YOUR ASSIGNMENT
Using the records below, write out again exactly the lines that begin at the line containing "create_clock -name clock" and end at the line containing "for (int i = N_SRC", and no other lines.
· · ·
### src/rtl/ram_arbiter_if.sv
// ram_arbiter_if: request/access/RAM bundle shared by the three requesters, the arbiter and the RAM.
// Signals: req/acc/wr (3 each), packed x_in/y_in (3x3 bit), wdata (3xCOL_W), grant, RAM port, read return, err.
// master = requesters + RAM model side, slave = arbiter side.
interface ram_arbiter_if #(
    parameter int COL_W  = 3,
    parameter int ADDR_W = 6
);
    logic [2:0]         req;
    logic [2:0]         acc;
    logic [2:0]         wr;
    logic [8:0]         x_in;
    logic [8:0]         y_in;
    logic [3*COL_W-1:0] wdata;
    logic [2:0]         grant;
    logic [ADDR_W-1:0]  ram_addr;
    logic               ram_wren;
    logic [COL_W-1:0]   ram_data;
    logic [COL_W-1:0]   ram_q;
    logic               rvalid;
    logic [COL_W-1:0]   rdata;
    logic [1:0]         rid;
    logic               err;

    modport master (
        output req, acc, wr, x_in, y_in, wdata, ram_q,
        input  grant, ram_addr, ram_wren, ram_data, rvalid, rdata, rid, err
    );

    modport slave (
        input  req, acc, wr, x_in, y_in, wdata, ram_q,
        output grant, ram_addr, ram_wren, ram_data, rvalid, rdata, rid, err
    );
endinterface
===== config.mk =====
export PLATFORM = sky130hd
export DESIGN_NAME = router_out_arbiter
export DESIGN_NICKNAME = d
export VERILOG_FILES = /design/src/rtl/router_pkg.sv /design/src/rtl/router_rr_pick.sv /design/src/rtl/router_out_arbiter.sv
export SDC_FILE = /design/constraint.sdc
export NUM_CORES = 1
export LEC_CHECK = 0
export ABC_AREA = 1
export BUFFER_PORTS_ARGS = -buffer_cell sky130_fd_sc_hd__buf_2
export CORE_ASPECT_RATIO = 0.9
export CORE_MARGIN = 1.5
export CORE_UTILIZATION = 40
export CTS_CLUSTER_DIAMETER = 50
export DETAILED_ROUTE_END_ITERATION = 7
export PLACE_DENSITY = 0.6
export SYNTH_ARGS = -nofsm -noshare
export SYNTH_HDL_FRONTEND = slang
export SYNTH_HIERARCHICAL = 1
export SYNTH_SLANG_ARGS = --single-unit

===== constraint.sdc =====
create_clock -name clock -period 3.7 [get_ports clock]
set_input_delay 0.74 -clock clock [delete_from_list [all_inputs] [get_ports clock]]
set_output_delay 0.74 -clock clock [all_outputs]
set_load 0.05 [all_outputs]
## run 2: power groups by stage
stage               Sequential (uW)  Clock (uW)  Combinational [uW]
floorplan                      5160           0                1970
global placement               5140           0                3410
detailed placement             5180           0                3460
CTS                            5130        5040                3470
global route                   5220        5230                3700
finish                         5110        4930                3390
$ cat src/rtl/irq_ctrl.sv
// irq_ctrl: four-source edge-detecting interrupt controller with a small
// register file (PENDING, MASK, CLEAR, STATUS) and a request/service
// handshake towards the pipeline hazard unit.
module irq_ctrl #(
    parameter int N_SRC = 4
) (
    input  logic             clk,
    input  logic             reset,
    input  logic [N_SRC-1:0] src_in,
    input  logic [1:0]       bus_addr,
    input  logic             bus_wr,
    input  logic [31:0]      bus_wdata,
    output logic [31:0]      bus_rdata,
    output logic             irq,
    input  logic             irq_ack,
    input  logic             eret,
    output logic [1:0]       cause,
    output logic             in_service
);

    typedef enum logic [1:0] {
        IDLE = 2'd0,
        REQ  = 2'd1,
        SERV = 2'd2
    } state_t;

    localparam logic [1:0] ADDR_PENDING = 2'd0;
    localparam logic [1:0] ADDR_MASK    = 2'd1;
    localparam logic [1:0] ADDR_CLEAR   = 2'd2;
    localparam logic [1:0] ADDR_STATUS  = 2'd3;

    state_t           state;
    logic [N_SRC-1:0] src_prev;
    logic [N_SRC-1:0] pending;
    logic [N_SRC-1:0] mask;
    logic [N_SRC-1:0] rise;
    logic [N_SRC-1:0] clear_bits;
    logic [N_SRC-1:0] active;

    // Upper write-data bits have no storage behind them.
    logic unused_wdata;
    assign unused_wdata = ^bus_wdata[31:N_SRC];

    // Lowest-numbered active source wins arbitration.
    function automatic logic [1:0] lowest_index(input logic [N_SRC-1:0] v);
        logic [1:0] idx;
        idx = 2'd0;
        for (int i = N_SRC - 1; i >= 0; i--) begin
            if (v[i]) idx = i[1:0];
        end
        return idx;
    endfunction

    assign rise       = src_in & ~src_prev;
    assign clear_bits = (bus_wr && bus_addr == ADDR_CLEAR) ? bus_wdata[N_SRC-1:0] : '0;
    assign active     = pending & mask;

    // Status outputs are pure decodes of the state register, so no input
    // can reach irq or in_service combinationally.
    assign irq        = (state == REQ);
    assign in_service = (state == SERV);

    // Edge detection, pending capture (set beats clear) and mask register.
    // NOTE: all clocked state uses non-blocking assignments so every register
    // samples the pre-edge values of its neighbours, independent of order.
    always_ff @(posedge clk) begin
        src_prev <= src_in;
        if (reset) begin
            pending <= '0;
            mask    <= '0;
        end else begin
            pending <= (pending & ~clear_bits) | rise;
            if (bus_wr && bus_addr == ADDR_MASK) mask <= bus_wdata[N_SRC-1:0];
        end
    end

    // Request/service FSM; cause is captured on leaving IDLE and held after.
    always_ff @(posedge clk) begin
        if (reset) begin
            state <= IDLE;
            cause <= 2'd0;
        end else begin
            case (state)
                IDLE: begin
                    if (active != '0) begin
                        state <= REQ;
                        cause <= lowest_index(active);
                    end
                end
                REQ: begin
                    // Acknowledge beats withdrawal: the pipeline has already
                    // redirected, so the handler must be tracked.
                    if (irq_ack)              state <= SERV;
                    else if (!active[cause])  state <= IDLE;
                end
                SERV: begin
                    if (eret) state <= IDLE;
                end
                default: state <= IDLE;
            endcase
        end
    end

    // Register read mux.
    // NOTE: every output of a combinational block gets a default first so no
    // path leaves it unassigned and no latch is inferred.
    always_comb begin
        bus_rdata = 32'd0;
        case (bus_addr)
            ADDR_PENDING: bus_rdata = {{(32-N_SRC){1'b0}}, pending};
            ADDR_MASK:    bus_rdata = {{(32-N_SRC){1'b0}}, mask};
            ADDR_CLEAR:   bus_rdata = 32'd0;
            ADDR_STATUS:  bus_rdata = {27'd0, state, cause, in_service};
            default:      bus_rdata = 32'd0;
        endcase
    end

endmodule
· · ·
TASK RESPONSE
create_clock -name clock -period 3.7 [get_ports clock]
set_input_delay 0.74 -clock clock [delete_from_list [all_inputs] [get_ports clock]]
set_output_delay 0.74 -clock clock [all_outputs]
set_load 0.05 [all_outputs]
## run 2: power groups by stage
stage               Sequential (uW)  Clock (uW)  Combinational [uW]
floorplan                      5160           0                1970
global placement               5140           0                3410
detailed placement             5180           0                3460
CTS                            5130        5040                3470
global route                   5220        5230                3700
finish                         5110        4930                3390
$ cat src/rtl/irq_ctrl.sv
// irq_ctrl: four-source edge-detecting interrupt controller with a small
// register file (PENDING, MASK, CLEAR, STATUS) and a request/service
// handshake towards the pipeline hazard unit.
module irq_ctrl #(
    parameter int N_SRC = 4
) (
    input  logic             clk,
    input  logic             reset,
    input  logic [N_SRC-1:0] src_in,
    input  logic [1:0]       bus_addr,
    input  logic             bus_wr,
    input  logic [31:0]      bus_wdata,
    output logic [31:0]      bus_rdata,
    output logic             irq,
    input  logic             irq_ack,
    input  logic             eret,
    output logic [1:0]       cause,
    output logic             in_service
);

    typedef enum logic [1:0] {
        IDLE = 2'd0,
        REQ  = 2'd1,
        SERV = 2'd2
    } state_t;

    localparam logic [1:0] ADDR_PENDING = 2'd0;
    localparam logic [1:0] ADDR_MASK    = 2'd1;
    localparam logic [1:0] ADDR_CLEAR   = 2'd2;
    localparam logic [1:0] ADDR_STATUS  = 2'd3;

    state_t           state;
    logic [N_SRC-1:0] src_prev;
    logic [N_SRC-1:0] pending;
    logic [N_SRC-1:0] mask;
    logic [N_SRC-1:0] rise;
    logic [N_SRC-1:0] clear_bits;
    logic [N_SRC-1:0] active;

    // Upper write-data bits have no storage behind them.
    logic unused_wdata;
    assign unused_wdata = ^bus_wdata[31:N_SRC];

    // Lowest-numbered active source wins arbitration.
    function automatic logic [1:0] lowest_index(input logic [N_SRC-1:0] v);
        logic [1:0] idx;
        idx = 2'd0;
        for (int i = N_SRC - 1; i >= 0; i--) begin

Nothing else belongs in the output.